Odessa National Maritime University, Ukraine
We review improvements of methods of time series analysis for signals with generally irregular distribution in an argument. Astronomical photometrical surveys are typically irregular in time, obtained in space (Hipparcos/Tycho. Kepler, GAIA, WISE etc.) or using ground-based telescopes with CCD (NSVS, ASAS, CRTS, SuperWASP etc.) or photographic (Harvard, Sonneberg, Odessa etc.) equipment. This leads to the orthogonality of the basic functions, and thus the simplified methods give biased parameters of the approximations. In the commonly used methods, there is often a "matrix-phoebia".
We have elaborated a series of algorithms and programs for statistically correct analysis, and have applied them to 2000+ variable stars of different types. The data were obtained from an international collaboration in a frame of the "Inter-Longitude Astronomy" (ILA) campaign, as well as from the international databases. Some highlights of our studies are presented.
The main improvements were done:
1) for the periodogram analysis - the parameters are determined from a complete set of equations containing the (algebraic polynomial) trend superimposed on the (multi-) harmonic wave, so no "detrending", no "prewhitening" are used;
2) for the approximations - we use additional (multi-) harmonic waves, and also "special shapes" (patterns) for parts of the light curve, which correspond to relatively fast changes (minima of the eclipsing binaries, minima and maxima for the pulsating variables);
3) "Autocorrelation analysis" (ACF) - taking into account the bias due to a trend removal (previously - only a subtraction of the sample mean was taken into account); ACF for the irregularly spaced data;
4) for the signals with bad coherence, the "scalegram" analysis is proposed, which allows to estimate a characteristic cycle length and the amplitude, as well as to provide a realistic approximation;
5) the extension of the Morlet-type wavelet for more periodic signals;
6) "running" (parabola, sine) approximations for aperiodic and “nearly periodic” variations, respectively.
Although the methods were initially elaborated for the analysis of variable stars, some of them were applied by others in geo- sciences and even in a cardiology.

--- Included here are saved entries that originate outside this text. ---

File: src/rtl/tmr_rf_pkg.sv
package tmr_rf_pkg;

    // Word indices with fixed meaning
    localparam int CTRL_IDX = 0;
    localparam int BCTL_IDX = 18;
    localparam int WIN_IDX  = 19;
    // Registers at or above this index have no plain storage
    localparam int NREG     = 18;
    // Bit position of the burst length field in the burst control word
    localparam int LEN_LSB  = 8;

    typedef enum logic [0:0] {
        ST_IDLE = 1'b0,
        ST_REQ  = 1'b1
    } win_state_e;

    // Implemented-bit mask of each plain register; zero marks a hole
    function automatic logic [31:0] reg_mask(input int idx);
        logic [31:0] m;
        unique case (idx)
            0:                  m = 32'h0000_03FF;
            1:                  m = 32'h0000_00F8;
            2:                  m = 32'h0000_FFF7;
            3:                  m = 32'h0000_5F5F;
            4:                  m = 32'h0000_1E5F;
            6, 7:               m = 32'h0000_FFFF;
            8:                  m = 32'h0000_3333;
            9, 11, 13, 14, 15, 16: m = 32'hFFFF_FFFF;
            10:                 m = 32'h0000_FFFF;
            default:            m = 32'h0000_0000;
        endcase
        return m;
    endfunction

endpackage

File: src/rtl/tmr_reg_store.sv
module tmr_reg_store
    import tmr_rf_pkg::*;
#(
    parameter int DATA_W = 32,
    parameter int TIDX_W = 6
) (
    input  logic              clk,
    input  logic              rst_n,
    input  logic              wr_en,
    input  logic [TIDX_W-1:0] wr_idx,
    input  logic [DATA_W-1:0] wr_data,
    input  logic [TIDX_W-1:0] rd_idx,
    output logic [DATA_W-1:0] rd_data
);

    localparam int SEL_W = $clog2(NREG);

    logic [DATA_W-1:0] q [NREG];

    for (genvar gi = 0; gi < NREG; gi++) begin : g_reg
        localparam logic [DATA_W-1:0] MASK = DATA_W'(reg_mask(gi));
        if (MASK == '0) begin : g_hole
            assign q[gi] = '0;
        end else begin : g_flop
            logic [DATA_W-1:0] r;
            always_ff @(posedge clk or negedge rst_n) begin
                if (!rst_n) begin
                    r <= '0;
                end else if (wr_en && wr_idx == TIDX_W'(gi)) begin
                    r <= wr_data & MASK;
                end
            end
            assign q[gi] = r;
        end
    end

    always_comb begin
        rd_data = '0;
        if (rd_idx < TIDX_W'(NREG)) begin
            rd_data = q[rd_idx[SEL_W-1:0]];
        end
    end

endmodule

Ivan L. Andronov was born in 1960 in Odessa, Ukraine. After graduation from the Department of Astronomy of the Odessa National University, he got his PhD at the Leningrad State University in 1984 under a supervision of Prof. Vladimir P. Tsesevich, the famous researcher of variable stars. The Second scientific degree of Doctor of Science was awarded in Kiev in 1995. Professor of Astronomy since 2001. In 2006, has moved to the Odessa National Maritime University, where currently is a Chair of the Department of “Mathematics, Physics and Astronomy”. An author of 275 publications listed in the “Astronomy Data System” and many popular papers and brochures. Main interest: Mathematical modeling of physical processes in the astronomical objects, including the data analysis with applications to variable stars of different types. The asteroid 11003 was named “Andronov”.